Seminar Title:
Fault Localization in DG-Integrated Radial Distribution Network Using ANN-Enhanced Impedance Method
Seminar Type:
Departmental Seminar
Department:
Electrical Engineering
Speaker Name:
Abhilash Asit Kumar Majhi (523ee1002)
Speaker Type:
Student
Venue:
Seminar Room (EE-205)
Date and Time:
21 Jul 2025 4:40 PM
Contact:
Prof. Sanjeeb Mohanty
Abstract:
Fault localization is a critical challenge in the operation and maintenance of distributed generation (DG)-integrated radial distribution networks.

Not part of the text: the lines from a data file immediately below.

### src/rtl/restore_div_pkg.sv
package restore_div_pkg;

  // Number of subtraction rows (and quotient bits) for an N/M array.
  function automatic int unsigned row_count(input int unsigned n, input int unsigned m);
    return n - m + 1;
  endfunction

endpackage

### src/rtl/restore_div_cell.sv
module restore_div_cell (
  input  logic min_i,    // minuend bit
  input  logic sub_i,    // subtrahend bit
  input  logic bin_i,    // borrow in from the less significant cell
  input  logic keep_i,   // row top borrow: 1 keeps the minuend
  output logic bout_o,   // borrow out to the more significant cell
  output logic res_o     // selected result bit
);

  logic diff;

  always_comb begin
    diff   = min_i ^ sub_i ^ bin_i;
    bout_o = (~min_i & sub_i) | (~(min_i ^ sub_i) & bin_i);
    res_o  = keep_i ? min_i : diff;
  end

endmodule

### src/rtl/restore_div_row.sv
module restore_div_row #(
  parameter int unsigned M = 3
) (
  input  logic [M:0]   win_i,   // M+1 bit window of the partial remainder
  input  logic [M-1:0] dvs_i,   // divisor
  output logic [M:0]   win_o,   // window passed to the next row
  output logic         qbit_o   // quotient bit of this row
);

  localparam int unsigned W = M + 1;

  logic [W:0]   chain;
  logic         top_borrow;

  assign chain[0]   = 1'b0;
  assign top_borrow = chain[W];
  assign qbit_o     = ~top_borrow;

  for (genvar k = 0; k < W; k++) begin : g_cell
    logic sub_bit;
    if (k < M) begin : g_dvs
      assign sub_bit = dvs_i[k];
    end else begin : g_pad
      assign sub_bit = 1'b0;
    end

    restore_div_cell u_cell (
      .min_i  (win_i[k]),
      .sub_i  (sub_bit),
      .bin_i  (chain[k]),
      .keep_i (top_borrow),
      .bout_o (chain[k+1]),
      .res_o  (win_o[k])
    );
  end

  always_comb begin

    borrow_match_chk: assert (top_borrow == (win_i < {1'b0, dvs_i}))
      else $error("row borrow disagrees with window compare");
    if (!top_borrow) begin

      take_diff_chk: assert (win_o == win_i - {1'b0, dvs_i})
        else $error("row did not pass on its difference");
    end else begin

      restore_chk: assert (win_o == win_i)
        else $error("row did not restore its minuend");
    end
  end

endmodule

### src/rtl/restore_div_array.sv
module restore_div_array
  import restore_div_pkg::*;
#(
  parameter int unsigned N = 8,
  parameter int unsigned M = 4
) (
  input  logic [N-1:0]                      dvd_i,
  input  logic [M-1:0]                      dvs_i,
  output logic [row_count(N, M)-1:0]        quo_o,
  output logic [N-1:0]                      rem_o
);

  localparam int unsigned Q = row_count(N, M);

  // Partial remainder entering each row, one guard bit above the dividend.
  logic [Q:0][N:0] pr;

  assign pr[0] = {1'b0, dvd_i};

  for (genvar r = 0; r < Q; r++) begin : g_row
    localparam int unsigned LO = N - M - r;
    logic [M:0] w_in;
    logic [M:0] w_out;
    logic [N:0] nxt;

    assign w_in = pr[r][LO +: M+1];

    restore_div_row #(.M(M)) u_row (
      .win_i  (w_in),
      .dvs_i  (dvs_i),
      .win_o  (w_out),
      .qbit_o (quo_o[Q-1-r])
    );

    always_comb begin
      nxt            = pr[r];
      nxt[LO +: M+1] = w_out;
    end

    assign pr[r+1] = nxt;
  end

  assign rem_o = pr[Q][N-1:0];

  always_comb begin
    if (dvs_i == '0) begin

      zero_dvs_chk: assert (quo_o == '1 && rem_o == dvd_i)
        else $error("zero divisor result wrong");
    end
    if (dvs_i != '0 && (dvd_i >> Q) < N'(dvs_i)) begin

      rem_below_dvs_chk: assert (rem_o < N'(dvs_i))
        else $error("remainder not below divisor");
    end
  end

endmodule

### config.mk
export PLATFORM = sky130hd
export DESIGN_NAME = restore_div_array
export DESIGN_NICKNAME = d
export VERILOG_FILES = /design/src/rtl/restore_div_pkg.sv /design/src/rtl/restore_div_cell.sv /design/src/rtl/restore_div_row.sv /design/src/rtl/restore_div_array.sv
export SDC_FILE = /design/constraint.sdc
export NUM_CORES = 1
export LEC_CHECK = 0
export BUFFER_PORTS_ARGS = -buffer_cell sky130_fd_sc_hd__buf_4
export CORE_MARGIN = 2
export CORE_UTILIZATION = 35
export DETAILED_ROUTE_END_ITERATION = 6
export GPL_TIMING_DRIVEN = 0
export PLACE_DENSITY = 0.57
export SLEW_MARGIN = 20
export SYNTH_ARGS = -nofsm -noshare
export SYNTH_HDL_FRONTEND = slang
export SYNTH_SLANG_ARGS = --single-unit
### constraint.sdc
create_clock -name vclk -period 19.38
set_input_delay 3.876 -clock vclk [all_inputs]
set_output_delay 3.876 -clock vclk [all_outputs]
set_load 0.01 [all_outputs]
==> results.cfg <==
[critical_path]
cp.arrival_ns = 13.27
crit_path_end_kind = primary output
criticalPathCategory = in -> out
slowest_delay_ns = 0.47
critical-path-slowest-cell = fa_1
start_kind = input pin
worst-path-max-fanout = 10
crit_top_cell = fa_1
crit_required_ns = 15.50

[route]
vias_per_cell = 4.77
drtPass1Iterations = 3
drc_errors = 0
dr.first_iter.drc_count = 3
wire_per_inst_um = 10.7
wirelength_um = 1810
final_antenna_net_count = 0
via_count = 806

[cells_and_area]
finish.utilization_pct = 44.8
seqCellArea_um2 = 0
final_common_cell = buf_4
seq_cells = 0
nClkBuffers = 0
drive_above_1_share_pct = 39.9
final_nets = 172
diodes = 0
syn_to_final_growth_pct = 22.7
layout_common_cells = buf_4 (38), inv_1 (22), fa_1 (14)

[timing]
slew_headroom_pct = 66.0
period_share_pct = 88.5
fmax_ghz = 0.0583
rsz0062_at_grt = no
finalSetupViolations = 0
setup_slack_ns = 2.23
drv_slew = 0
min_period_ns = 17.15
finalSetupTns_ns = 0
finalHoldViolations = 0
tightest_slew_ns = 0.496

[yosys]
synth.avg_cell_area_um2 = 8.84
netlist.area_leader.share_pct = 28.1
yosysSeqAreaShare_pct = 0
synth_fp_nets = 145
yosysUniqueCellTypes = 38
syn-cell-area_um2 = 998
synth_area_leader_cell = fa_1
synth_area_leaders = fa_1 (28%), buf_4 (9.8%), inv_1 (8.3%)
yosysWarnings = 0
syn_inst = 113

[placement]
hpwl_um = 1660
io_buffers = 25
dp_slack_ns = 2.18
place.gp.congestion = 0.754

[min_path]
min_to = rem_o[1]
hp-class = in -> out
min_path_cells = 4
hp-start = dvd_i[1]

[power]
p_per_area_nw_per_um2 = 150
p_leak_nw = 0.606
ir_worst_vdd_mv = 0.102

[cts]
cts_setup_buffers = 0
cts_resized = 0
hold_buffers = 0

[global_routing]
gr-total-overflow = 0
grt_pass1_wl_um = 3460
grt_max_degree = 11
track_usage_pct = 12.3
antenna_found_initial = 0
grt_pass1_vias = 762

[floorplan]
start_util_pct = 36.5
std_cell_rows = 19
pin_count = 25
fp.dieW_um = 57.4
die_area_um2 = 3300
die_h_um = 57.4
core_um2 = 2730

[status]
status = complete, no violations

[flow_run]
max-cap-violations = 0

This paper proposes a fault localization approach that combines Artificial Neural Networks (ANN) with two-ended impedance-based method to enhance precision and reliability. The ANN is used for estimating during-fault load currents at unmonitored buses, which are essential inputs for impedance-based method. The ANN model is trained using dataset generated from simulated fault scenarios, considering various fault types and locations across the network. Performance evaluation of multiple ANN training algorithms revealed that the Bayesian Regularization (BR) algorithm achieves the required accuracy. The impedance-based method, augmented with ANN-estimated load currents, is employed to accurately
identify both the faulty section and the fault distance. The proposed method is validated on DG-integrated IEEE 33 bus radial distribution network modelled using MATLAB/Simulink, demonstrating superior accuracy and efficiency compared to conventional methods.